[introduction to ElasticSearch] 2. Basic concepts of ElasticSearch and crud api

[introduction to ElasticSearch] 2. Basic concepts of ElasticSearch and crud api

1, Documentation

1.1 general

Elastic search is document oriented, and document is the smallest unit of all search data.

A document is like a long storage record in a database. Document is the basic unit of index information.
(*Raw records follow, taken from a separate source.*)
==> src/rtl/divide_issue_stage.sv <==
// divide_issue_stage
//   Issue/retire wrapper around an external single-shot combinational
//   64-bit unsigned divider. Captures an SDIV/UDIV request, presents the
//   operand magnitudes to the divider, waits SETTLE_CYCLES for it to
//   settle, then applies the quotient sign and reports the result.
//
//   Handshake: a request is accepted only when busy=0 (IDLE) and start=1
//   at a rising edge; while busy=1, start is ignored (no queueing). done
//   is a one-cycle pulse, and result/wb_addr/div_by_zero are valid while
//   it is high and remain stable until the next operation's FIX cycle.
//
// Ports
//   clk, reset_n          clock, asynchronous active-low reset
//   start, is_signed      request strobe, 1 = SDIV / 0 = UDIV
//   rn_val, rm_val        dividend / divisor from the register file
//   rd_addr               destination register index
//   div_dividend/divisor  registered unsigned operands to the divider
//   div_quotient          unsigned quotient from the divider
//   busy, done            not-IDLE flag, one-cycle completion pulse
//   result, wb_addr       final quotient and its destination index
//   div_by_zero           captured divisor was zero
//   dbg_state             current FSM state, for observation only
module divide_issue_stage #(
  parameter int SETTLE_CYCLES = 2
) (
  input  logic        clk,
  input  logic        reset_n,
  input  logic        start,
  input  logic        is_signed,
  input  logic [63:0] rn_val,
  input  logic [63:0] rm_val,
  input  logic [4:0]  rd_addr,
  output logic [63:0] div_dividend,
  output logic [63:0] div_divisor,
  input  logic [63:0] div_quotient,
  output logic        busy,
  output logic        done,
  output logic [63:0] result,
  output logic [4:0]  wb_addr,
  output logic        div_by_zero,
  output logic [2:0]  dbg_state
);

  typedef enum logic [2:0] {
    S_IDLE = 3'd0,
    S_PREP = 3'd1,
    S_WAIT = 3'd2,
    S_FIX  = 3'd3,
    S_DONE = 3'd4
  } state_t;

  localparam logic [3:0] SETTLE_INIT = 4'(SETTLE_CYCLES);

  state_t      state, state_nxt;
  logic [63:0] rn_q, rm_q;
  logic        signed_q;
  logic [4:0]  rd_q;
  logic        neg_q;
  logic [3:0]  cnt;

  // State register
  always_ff @(posedge clk or negedge reset_n) begin
    if (!reset_n) state <= S_IDLE;
    else          state <= state_nxt;
  end

  // Next state and state-decoded outputs
  always_comb begin
    state_nxt = state;
    busy      = 1'b1;
    done      = 1'b0;
    case (state)
      S_IDLE: begin
        busy = 1'b0;
        if (start) state_nxt = S_PREP;
      end
      S_PREP: state_nxt = S_WAIT;
      // The divider is considered settled after the counter's last cycle.
      S_WAIT: if (cnt == 4'd1) state_nxt = S_FIX;
      S_FIX:  state_nxt = S_DONE;
      S_DONE: begin
        done      = 1'b1;
        state_nxt = S_IDLE;
      end
      default: state_nxt = S_IDLE;
    endcase
  end

  assign dbg_state = state;

  // Operand capture; start is only honoured in IDLE so operands of an
  // in-flight divide can never be overwritten.
  always_ff @(posedge clk or negedge reset_n) begin
    if (!reset_n) begin
      rn_q     <= '0;
      rm_q     <= '0;
      signed_q <= 1'b0;
      rd_q     <= '0;
    end else if (state == S_IDLE && start) begin
      rn_q     <= rn_val;
      rm_q     <= rm_val;
      signed_q <= is_signed;
      rd_q     <= rd_addr;
    end
  end

  // Divider operands and quotient sign. Two's-complement negation of
  // 0x8000_0000_0000_0000 yields itself, which is exactly the unsigned
  // magnitude 2^63, so the most-negative dividend needs no special case.
  always_ff @(posedge clk or negedge reset_n) begin
    if (!reset_n) begin
      div_dividend <= '0;
      div_divisor  <= 64'd1;
      neg_q        <= 1'b0;
    end else if (state == S_PREP) begin
      div_dividend <= (signed_q && rn_q[63]) ? (64'd0 - rn_q) : rn_q;
      div_divisor  <= (signed_q && rm_q[63]) ? (64'd0 - rm_q) : rm_q;
      neg_q        <= signed_q && (rn_q[63] ^ rm_q[63]);
    end
  end

  // Settle counter
  always_ff @(posedge clk or negedge reset_n) begin
    if (!reset_n) begin
      cnt <= '0;
    end else if (state == S_PREP) begin
      cnt <= SETTLE_INIT;
    end else if (state == S_WAIT) begin
      cnt <= cnt - 4'd1;
    end
  end

  // Result registers, updated only in FIX so they hold through DONE and
  // the following idle period.
  always_ff @(posedge clk or negedge reset_n) begin
    if (!reset_n) begin
      result      <= '0;
      wb_addr     <= '0;
      div_by_zero <= 1'b0;
    end else if (state == S_FIX) begin
      wb_addr <= rd_q;
      if (rm_q == 64'd0) begin
        result      <= '0;
        div_by_zero <= 1'b1;
      end else begin
        result      <= neg_q ? (64'd0 - div_quotient) : div_quotient;
        div_by_zero <= 1'b0;
      end
    end
  end

endmodule
### src/rtl/seq_divider.sv
// seq_divider: iterative unsigned restoring divider, one quotient bit per clock.
module seq_divider #(
  parameter int WIDTH = 8
) (
  input  logic             clk,
  input  logic             arst,
  input  logic             start,
  input  logic [WIDTH-1:0] dividend,
  input  logic [WIDTH-1:0] divisor,
  output logic             busy,
  output logic             done,
  output logic [WIDTH-1:0] quotient,
  output logic [WIDTH-1:0] remainder,
  output logic             div_by_zero
);
  localparam int CW = $clog2(WIDTH + 1);
  typedef enum logic {IDLE, CALC} state_e;
  state_e           state_q, state_d;
  logic [CW-1:0]    cnt_q, cnt_d;
  logic [WIDTH-1:0] wrem_q, wrem_d, wq_q, wq_d, dvs_q, dvs_d;
  logic [WIDTH-1:0] quot_q, quot_d, rem_q, rem_d;
  logic             busy_q, busy_d, done_q, done_d, dbz_q, dbz_d;
  logic [WIDTH:0]   shifted, trial;
  assign shifted = {wrem_q, wq_q[WIDTH-1]};
  assign trial   = shifted - {1'b0, dvs_q};
  always_comb begin
    state_d = state_q;
    cnt_d   = cnt_q;
    wrem_d  = wrem_q;
    wq_d    = wq_q;
    dvs_d   = dvs_q;
    quot_d  = quot_q;
    rem_d   = rem_q;
    busy_d  = busy_q;
    done_d  = 1'b0;
    dbz_d   = dbz_q;
    if (state_q == IDLE) begin
      if (start) begin
        dvs_d = divisor;
        if (divisor != '0) begin
          state_d = CALC;
          busy_d  = 1'b1;
          cnt_d   = CW'(WIDTH);
          wrem_d  = '0;
          wq_d    = dividend;
        end else begin
          done_d = 1'b1;
          dbz_d  = 1'b1;
          quot_d = '1;
          rem_d  = dividend;
        end
      end
    end else begin
      // Negative trial (MSB set) restores the shifted partial remainder.
      wrem_d = trial[WIDTH] ? shifted[WIDTH-1:0] : trial[WIDTH-1:0];
      wq_d   = {wq_q[WIDTH-2:0], ~trial[WIDTH]};
      cnt_d  = cnt_q - CW'(1);
      if (cnt_q == CW'(1)) begin
        state_d = IDLE;
        busy_d  = 1'b0;
        done_d  = 1'b1;
        dbz_d   = 1'b0;
        quot_d  = wq_d;
        rem_d   = wrem_d;
      end
    end
  end
  always_ff @(posedge clk or posedge arst) begin
    if (arst) begin
      state_q <= IDLE;
      cnt_q   <= '0;
      wrem_q  <= '0;
      wq_q    <= '0;
      dvs_q   <= '0;
      quot_q  <= '0;
      rem_q   <= '0;
      busy_q  <= 1'b0;
      done_q  <= 1'b0;
      dbz_q   <= 1'b0;
    end else begin
      state_q <= state_d;
      cnt_q   <= cnt_d;
      wrem_q  <= wrem_d;
      wq_q    <= wq_d;
      dvs_q   <= dvs_d;
      quot_q  <= quot_d;
      rem_q   <= rem_d;
      busy_q  <= busy_d;
      done_q  <= done_d;
      dbz_q   <= dbz_d;
    end
  end
  assign busy        = busy_q;
  assign done        = done_q;
  assign quotient    = quot_q;
  assign remainder   = rem_q;
  assign div_by_zero = dbz_q;
endmodule
**src/rtl/soc2_stall_timer.sv**
```systemverilog
// Loadable stall counter for Avalon masters: counts stalled cycles and raises a
// sticky expired flag once MAX_COUNT stalls have been seen since the last load.
module soc2_stall_timer #(
    parameter int unsigned MAX_COUNT = 255,
    parameter int unsigned CNT_W     = 16
) (
    input  logic clk,
    input  logic rst_n,
    input  logic load_i,
    input  logic inc_i,
    output logic expired_o
);

    logic [CNT_W-1:0] count_q, count_d;
    logic             expired_q, expired_d;

    // Next count: load restarts from zero, increments stop once expired
    always_comb begin
        count_d = count_q;
        if (load_i) begin
            count_d = '0;
        end else if (inc_i && !expired_q) begin
            count_d = count_q + CNT_W'(1);
        end
        expired_d = (count_d == CNT_W'(MAX_COUNT));
    end

    // Counter and flag registers
    always_ff @(posedge clk or negedge rst_n) begin
        if (!rst_n) begin
            count_q   <= '0;
            expired_q <= 1'b0;
        end else begin
            count_q   <= count_d;
            expired_q <= expired_d;
        end
    end

    assign expired_o = expired_q;

endmodule

```
**config.mk**
```make
export PLATFORM = sky130hd
export DESIGN_NAME = soc2_stall_timer
export DESIGN_NICKNAME = d
export VERILOG_FILES = /design/src/rtl/soc2_stall_timer.sv
export SDC_FILE = /design/constraint.sdc
export NUM_CORES = 1
export LEC_CHECK = 0
export ABC_AREA = 1
export BUFFER_PORTS_ARGS = -buffer_cell sky130_fd_sc_hd__buf_2
export CAP_MARGIN = 20
export CORE_MARGIN = 2
export CORE_UTILIZATION = 59
export DETAILED_ROUTE_END_ITERATION = 12
export PLACE_DENSITY = 0.88
export SETUP_SLACK_MARGIN = 0.15
export SLEW_MARGIN = 10
export SYNTH_ARGS = -nofsm -noshare
export SYNTH_HDL_FRONTEND = slang
export SYNTH_SLANG_ARGS = --single-unit
```
**constraint.sdc**
```tcl
create_clock -name clk -period 1.7 [get_ports clk]
set_input_delay 0.51 -clock clk [delete_from_list [all_inputs] [get_ports clk]]
set_output_delay 0.51 -clock clk [all_outputs]
set_load 0.03 [all_outputs]
```
==> results.yml, run 1 <==
run_status:
  status: "completed"
timing:
  finalCritPeriodShare: 0.946
  timing.slew.headroom: 0.745
  fmax_mhz: 622
  rsz0062_at_grt: "true"
  finalClockSkew_ns: 0.000991
  setup_viol_count_final: 0
  drv_slew: 0
  finalHoldViolations: 0
  layout_min_cycle_time_ns: 1.61
  worst_pin_slew_ns: 0.382
  finalSetupTns_ns: 0
clock_network:
  cts_num_sinks: 17
  cts_root_buf: "clkbuf_4"
  cts.clk_slew.worst_paths_ns: 0.10
  h-tree-depth: 1
  clock_latency_ns: 0.30
  postCtsHoldBufs: 0
  clock_path_buffers: 2
  cts_made_buffers: 3
  cts_tree: "built"
finish:
  seqCellArea_um2: 428
  num-fill-cells: 106
  drive_gt1_frac: 0.310
  multi_input_area_um2: 617
  fin_util: 0.770
  fin_nets: 177
  syn2layout_area_growth_pct: 25.1
  antenna_cells: 0
placement:
  portBuffers: 4
  place_congestion: 0.932
  dpl.hpwl_mm: 1.57
detailed_routing:
  wl_mm: 2.59
  drtIter0Drc: 55
  vias: 1043
  dr.pass1.iters: 4
  drcViolationCount: 0
  viasPerCell: 5.32
  wl_per_cell_um: 13.2
  route.antenna.remaining_nets: 0
logic_synthesis:
  yosysWarnings: 0
  seq_area_frac_synth: 0.405
  syn_area_um2: 1050
  synth_seq_cells: 17
  synthTopCellsByArea: "dfrtp_1 40%, nand2_1 14%, nand3_1 11%"
  syn-instance-count: 156
  synth_top_area_share: 0.405
  synth_area_leader_cell: "dfrtp_1"
  synth_fp_nets: 161
  synth_cell_types: 16
  syn_avg_cell_area_um2: 6.74
floorplanning:
  coreArea_um2: 1710
  fp.dieArea_um2: 2130
  die_x_um: 46.2
  die_h_um: 46.2
  rows: 15
  initial_core_util: 0.615
  pin_count: 5
worst_setup_path:
  crit_path_max_fanout: 3
  worstPathRequired_ns: 1.93
  arrival_ns: 1.84
  critPathMostFrequentCell: "nand2_2"
  path_class: "reg2reg"
  crit_path_max_incr_delay_ns: 0.44
  crit_path_end_kind: "flop"
  cp_slowest_cell: "dfrtp_1"
  r2r_setup_slack_ns: 0.09
  cp-start-kind: "flop"
  path_cells: "ha_4 -> nand2_2 -> nor2_4 -> nand2_2 -> nand2_2 -> nand3_2 -> nor2_2 -> nand2_1 -> nor2_1 -> nand2_1 -> nor2_1"
min_path:
  min_path_type: "in2async"
job:
  cap_violations: 0
pwr:
  power.density_nw_per_um2: 548
  power_leakage_nw: 0.664
  peakVddDrop_mv: 0.638
grt:
  grt_pass1_wl_mm: 3.77
  use_met2: 0.397
  grt_max_degree: 18
  track_usage: 0.251
  overflow: 0
  grt.busiest_layer: "met2"
  grt_use_met1: 0.337
  antenna_found_initial: 0
  use_met3: 0.0235
  grt_pass1_vias: 879
cell usage in the layout (no fill, tap or decap):
cell type,netlist,layout
nor2_4,2,6
buf_2,0,4
a21oi_1,2,2
nor2_2,4,4
inv_1,32,30
nand4_1,3,3
buf_4,0,6
o21bai_1,1,1
dfrtp_1,17,15
o21ai_1,0,1
buf_6,0,2
inv_2,1,3
clkinv_2,0,1
nand3_2,1,9
o21ai_0,4,2
ha_4,0,1
nand2_1,38,31
nand2_2,2,9
clkbuf_4,0,3
o21ai_2,0,1
nand3_4,0,2
nor2_1,23,19
nand3_1,24,14
dfrtp_2,0,2
cell families after synthesis:
| family | share of synthesized area |
|---|---|
| compound gates | 0.0357 |
| fa+ha+maj | 0.0119 |
| buf+inv | 0.131 |
| flops | 0.405 |
| simple gates | 0.417 |
metrics by stage:
step                      instances  hold slack, ns  area (um^2)  worst slack [ns]  total power, W
after floorplan                 156           0.214         1050             0.266        0.000446
after global placement          186           0.449         1100             0.106        0.000464
after detailed placement        186           0.454         1100            0.0597        0.000466
after CTS                       194           0.120         1210             0.154        0.000706
after global routing            196           0.141         1320            0.0433        0.000743
final                           196           0.110         1320            0.0922        0.000720
path summary, 6_finish.rpt:
check,endpoint,from,depth (start not counted)
min in group clk,count_q[2],load_i,2
worst max-delay path,expired_o,count_q[1],11
worst min register to register,count_q[4],count_q[4],2
max in group asynchronous,expired_o,rst_n,1
worst max register to register,expired_o,count_q[1],11
worst min-delay path,count_q[1],rst_n,1
sequential cells by signal, summed over array words and instances (netlist names):
| signal | cells |
|---|---|
| count_q | 16 |
| expired_o | 1 |
cell usage after synthesis, drive strengths merged:
cell type / instances
nand2: 40
inv: 33
nor2: 29
nand3: 25
dfrtp: 17
o21ai: 4
nand4: 3
a21oi: 2
clkbuf: 1
ha: 1
o21bai: 1
final cells by class:
| class | count | area share |
|---|---|---|
| Inverter | 33 | 0.0942 |
| Tap cell | 25 | 0.0238 |
| Timing Repair Buffer | 12 | 0.0666 |
| Clock inverter | 1 | 0.00381 |
| Sequential cell | 17 | 0.325 |
| Clock buffer | 3 | 0.0171 |
| Multi-Input combinational cell | 105 | 0.469 |
repair_timing:
| action | CTS | global route |
|---|---|---|
| pin swaps | 9 | 20 |
| setup buffers | 4 | 2 |
| setup endpoints to repair | 1 | 2 |
| cloned | 0 | 0 |
| gates resized for setup | 12 | 26 |
power by group:
group | internal (W) | switching, W
Sequential | 0.000409 | 0.00000711
Clock | 0.0000878 | 0.000139
Combinational | 0.0000300 | 0.0000474
layer usage:
layer	part of all wire	up-vias
li1	-	504
met1	0.42	476
met2	0.49	53
met3	0.058	10
met4	0.026	0
met5	0	-
critical path, delay by kind of cell, from the launching register on:
| kind | cells | cell delay [ns] |
|---|---|---|
| flip-flops | 1 | 0.44 |
| adder cells (fa/ha/maj) | 1 | 0.20 |
| AND/OR/NAND/NOR | 10 | 0.91 |
No activity file was read; power rests on OpenSTA's default activity.
==> run 2, diff against run 1 <==
--- a/config.mk
+++ b/config.mk
@@ -12,6 +12,7 @@
 export CORE_UTILIZATION = 59
 export DETAILED_ROUTE_END_ITERATION = 12
 export PLACE_DENSITY = 0.88
+export REMOVE_ABC_BUFFERS = 1
 export SETUP_SLACK_MARGIN = 0.15
 export SLEW_MARGIN = 10
 export SYNTH_ARGS = -nofsm -noshare
==> run 2 against run 1 <==
Sequential power barely moved; worst setup slack improved by 0.068 ns; die area did not move; via count fell by 3.6%; non-clock buffer count fell by 2; combinational power fell by 23%.
==> results.yml, run 2 (synthesis gave the netlist of run 1 again) <==
floorplanning:
  pin_count: 5
  rows: 15
  die_x_um: 46.2
  fp.dieArea_um2: 2130
  coreArea_um2: 1710
  initial_core_util: 0.615
  die_h_um: 46.2
worst_setup_path:
  worstReg2RegStart: "count_q[0]"
  crit_path_end_kind: "flop"
  cp-start-kind: "flop"
  r2r_setup_slack_ns: 0.16
  crit_path_max_fanout: 7
  worstPathRequired_ns: 1.91
  crit_start: "count_q[0]"
  critical_path.reg2reg.endpoint: "expired_o"
  path_class: "reg2reg"
  worst_r2r_path_depth: 11
  arrival_ns: 1.75
  crit_end: "expired_o"
finish:
  largest_register_ffs: 16
  final_cell_mix: "36 x nand2_1, 32 x inv_1, 21 x nor2_1"
  num-fill-cells: 136
  seqCellArea_um2: 427
  regMostFlops: "count_q"
  syn2layout_area_growth_pct: 16.3
  drive_gt1_frac: 0.207
  multi_input_area_um2: 546
  layout_commonest_cell: "nand2_1"
  fin_util: 0.716
  antenna_cells: 0
  design_area_um2: 1220
  fin_nets: 175
clock_network:
  cts_tree: "built"
  cts_num_sinks: 17
  cts.clk_slew.worst_paths_ns: 0.10
  cts_made_buffers: 3
  cts_root_buf: "clkbuf_4"
  clock_latency_ns: 0.28
  h-tree-depth: 1
  clock_path_buffers: 2
placement:
  portBuffers: 4
  place_congestion: 0.959
  placed_area_um2: 1100
  dpl.hpwl_mm: 1.69
grt:
  track_usage: 0.240
  antenna_found_initial: 0
  grt_pass1_vias: 899
  overflow: 0
  grt_pass1_wl_mm: 3.71
  grt_max_degree: 18
pwr:
  power.density_nw_per_um2: 561
  total_power_w: 0.000685
  power_leakage_nw: 0.650
  peakVddDrop_mv: 0.323
detailed_routing:
  dr.pass1.iters: 4
  wl_per_cell_um: 11.6
  drcViolationCount: 0
  viasPerCell: 5.18
  route.antenna.remaining_nets: 0
  wl_mm: 2.25
  drtIter0Drc: 27
  vias: 1005
timing:
  finalHoldViolations: 0
  drv_slew: 0
  rsz0062_at_grt: "true"
  timing.slew.headroom: 0.757
  finalClockSkew_ns: 0.00636
  setup_viol_count_final: 0
  finalCritPeriodShare: 0.906
  layout_min_cycle_time_ns: 1.54
  fin_hold_ws_ns: 0.124
  fmax_mhz: 649
  finalSetupTns_ns: 0
  worst_pin_slew_ns: 0.365
job:
  cap_violations: 0
run_status:
  status: "completed"
min_path:
  min_path_type: "in2async"
[run 2: cell count changes in the layout (fill, tap and decap cells not counted), sizes merged]
cell / delta
buf: -2
clkinv: -1
clkbuf: +1
[run 2: final cells by class]
type	instances	area share
Tap cell	25	0.0256
Inverter	33	0.101
Sequential cell	17	0.349
Clock buffer	4	0.0215
Multi-Input combinational cell	105	0.446
Timing Repair Buffer	10	0.0563
[run 2: how the worst min path moves through the flow]
| stage | from | endpoint | slack, ns | depth (start not counted) |
|---|---|---|---|---|
| 6_report | rst_n | count_q[1] | 0.12 | 1 |
| 2_1_floorplan | rst_n | count_q[0] | 0.21 | 0 |
| 4_1_cts | rst_n | count_q[4] | 0.14 | 1 |
| 3_3_place_gp | rst_n | count_q[2] | 0.45 | 1 |
| 5_1_grt | rst_n | count_q[4] | 0.14 | 1 |
| 3_5_place_dp | rst_n | count_q[2] | 0.45 | 1 |
[run 2: power breakdown]
group	switching, W	internal [W]
registers	0.00000701	0.000409
logic	0.0000355	0.0000239
clock network	0.000120	0.0000908
total	0.000162	0.000523
[run 2: worst max-delay path: stages, from the launching register on]
cell,delay (ns)
dfrtp_1,0.44
buf_6,0.12
inv_1,0.04
nor2_2,0.11
nand2_2,0.09
nor2_4,0.20
nand4_1,0.13
nand3_2,0.10
nand2_1,0.05
inv_1,0.06
nand2_1,0.05
nor2_1,0.09
[run 2: stage by stage]
step | setup slack (ns) | cells
final | 0.160 | 194
after global routing | 0.0156 | 194
after CTS | 0.159 | 193
after detailed placement | 0.0287 | 186
after global placement | 0.0961 | 186
after floorplan | 0.255 | 155
[run 2: metal layers]
layer  GRT usage  vias up  routed length (um)
li1            -      505                   -
met1       0.319      465                 960
met2       0.392       33                1150
met3      0.0471        2                 124
met4      0.0743        0                  17
met5           0        -                   0
[run 2: repair_timing]
item	4_1_cts	5_1_grt
setup endpoints to repair	1	1
gates resized for setup	3	12
hold buffers	0	0
setup buffers	3	1
pin swaps	1	6
==> run 3, diff against run 2 <==
--- a/config.mk
+++ b/config.mk
@@ -8,10 +8,11 @@
 export ABC_AREA = 1
 export BUFFER_PORTS_ARGS = -buffer_cell sky130_fd_sc_hd__buf_2
 export CAP_MARGIN = 20
+export CORE_ASPECT_RATIO = 0.6
 export CORE_MARGIN = 2
-export CORE_UTILIZATION = 59
+export CORE_UTILIZATION = 24
 export DETAILED_ROUTE_END_ITERATION = 12
-export PLACE_DENSITY = 0.88
+export PLACE_DENSITY = 0.49
 export REMOVE_ABC_BUFFERS = 1
 export SETUP_SLACK_MARGIN = 0.15
 export SLEW_MARGIN = 10
==> constraint.sdc (replaced) <==
create_clock -name clk -period 1.7 [get_ports clk]
set_input_delay 0.51 -clock clk [delete_from_list [all_inputs] [get_ports clk]]
set_output_delay 0.51 -clock clk [all_outputs]
set_load 0.05 [all_outputs]
==> run 3 against run 2 <==
Total power up 18%; largest power group unchanged; largest cell class unchanged; worst setup slack worse by 0.0067 ns; non-clock buffer count up 8; first-iteration DRC count rose to 3.5 times the previous value; critical endpoint unchanged; final cell count up 22%.
==> results.yml, run 3 (synthesis gave the netlist of run 1 again) <==
run_status:
  status: "completed"
finish:
  final_cell_mix: "37 x nand2_1, 32 x inv_1, 20 x nor2_1"
  fin_nets: 183
  antenna_cells: 0
  syn2layout_area_growth_pct: 32.5
  layout_commonest_cell: "nand2_1"
  regMostFlops: "count_q"
  design_area_um2: 1390
  num-fill-cells: 440
  fin_util: 0.334
  largest_register_ffs: 16
  drive_gt1_frac: 0.249
worst_setup_path:
  crit_path_end_kind: "flop"
  cp-start-kind: "flop"
  worst_r2r_path_depth: 10
  critical_path.reg2reg.endpoint: "expired_o"
  r2r_setup_slack_ns: 0.15
  crit_path_max_fanout: 7
  cp_slowest_cell: "dfrtp_1"
  arrival_ns: 1.74
  path_class: "reg2reg"
  crit_start: "expired_o"
  worstReg2RegStart: "expired_o"
  worstPathRequired_ns: 1.89
  path_cells: "buf_6 -> nor2_4 -> nand3_2 -> nor2_4 -> nand4_1 -> nand3_1 -> nand2_1 -> inv_1 -> nand2_1 -> nor2_1"
  crit_path_max_incr_delay_ns: 0.40
floorplanning:
  coreArea_um2: 4170
  fp.dieArea_um2: 4940
  initial_core_util: 0.252
  die_x_um: 89.4
  pin_count: 5
  rows: 18
  die_h_um: 55.3
timing:
  finalClockSkew_ns: 0.00249
  finalHoldViolations: 0
  fin_hold_ws_ns: 0.176
  rsz0062_at_grt: "true"
  layout_min_cycle_time_ns: 1.55
  timing.slew.headroom: 0.724
  finalCritPeriodShare: 0.910
  setup_viol_count_final: 0
  worst_pin_slew_ns: 0.414
  fmax_mhz: 646
  drv_slew: 0
  finalSetupTns_ns: 0
clock_network:
  h-tree-depth: 1
  cts_tree: "built"
  clock_latency_ns: 0.26
  cts_made_buffers: 3
  cts.clk_slew.worst_paths_ns: 0.07
  cts_num_sinks: 17
  postCtsHoldBufs: 0
  cts_root_buf: "clkbuf_8"
  clock_path_buffers: 2
pwr:
  power_leakage_nw: 0.702
  total_power_w: 0.000806
  power.density_nw_per_um2: 579
  peakVddDrop_mv: 0.187
detailed_routing:
  wl_per_cell_um: 11.3
  vias: 959
  wl_mm: 2.67
  viasPerCell: 4.05
  route.antenna.remaining_nets: 0
  drtIter0Drc: 95
  drcViolationCount: 0
  dr.pass1.iters: 4
grt:
  grt_max_degree: 18
  grt_pass1_wl_mm: 4.40
  track_usage: 0.121
  antenna_found_initial: 0
  overflow: 0
  grt_pass1_vias: 851
placement:
  place_congestion: 0.824
  placed_area_um2: 1220
  portBuffers: 4
  dpl.hpwl_mm: 2.03
job:
  cap_violations: 0
min_path:
  min_path_type: "in2async"
==> run 3: cell type report <==
type | count | area [um^2] | share of cell area
Multi-Input combinational cell | 105 | 571 | 0.410
Sequential cell | 17 | 425 | 0.305
Inverter | 33 | 124 | 0.0889
Tap cell | 60 | 75.1 | 0.0539
Clock buffer | 4 | 45.0 | 0.0323
Timing Repair Buffer | 18 | 153 | 0.110
==> run 3: where the power goes <==
group	internal (W)	switching (W)	leakage, nW
clock network	0.000167	0.000149	0.0228
logic	0.0000318	0.0000439	0.443
registers	0.000409	0.00000607	0.235
total	0.000607	0.000199	0.702
==> run 3: worst max path at each step <==
stage,endpoint,slack (ns)
after floorplan,expired_o,0.13
after global placement,expired_o,-0.002
after detailed placement,expired_o,-0.01
after CTS,expired_o,0.13
after global routing,expired_o,0.02
final,expired_o,0.15
==> run 3: through the flow <==
stage	cells	worst slack, ns
floorplan	155	0.126
global placement	229	-0.00172
global route	237	0.0233
detailed placement	229	-0.0103
finish	237	0.153
CTS	235	0.134
==> run 3: critical path, delay by kind of cell, from the launching register on <==
family	cells	cell delay [ns]
flip-flops	1	0.40
AND/OR/NAND/NOR	8	0.89
buffers and inverters	2	0.19
==> run 3: routing by layer <==
metal | vias to the layer above | GRT usage | part of all wire
met1 | 424 | 0.218 | 0.62
met4 | 0 | 0.0256 | 0.0052
li1 | 519 | - | -
met3 | 2 | 0.0448 | 0.038
met5 | - | 0 | 0
met2 | 14 | 0.124 | 0.34
==> run 3: timing repair <==
| action | 4_1_cts | 5_1_grt |
|---|---|---|
| gates resized for setup | 3 | 19 |
| buffers inserted | 2 | 2 |
| pin swaps | 4 | 15 |
| setup endpoints to repair | 1 | 1 |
Each document has a uniqueID whose value is not indexed

1.2 document metadata

Metadata is used to mark the relevant information of the document. The metadata of the index document is as follows:

  • _ Index the name of the index to which the document belongs
  • _ Name of the type to which the type document belongs
  • _ ID document unique ID
  • _ Document relevance score
  • _ source document JSON data
  • _ Version document version information

Among them_ The type name of the type document. You need to pay attention to the differences between different versions:

  • Before 7.0, multiple types could be set in one index
  • Since 7.0, it has been Deprecated. An index can only create one type with a value of_ doc

1.3 index

As a noun, the index represents that many different indexes can be created in the elastic search cluster.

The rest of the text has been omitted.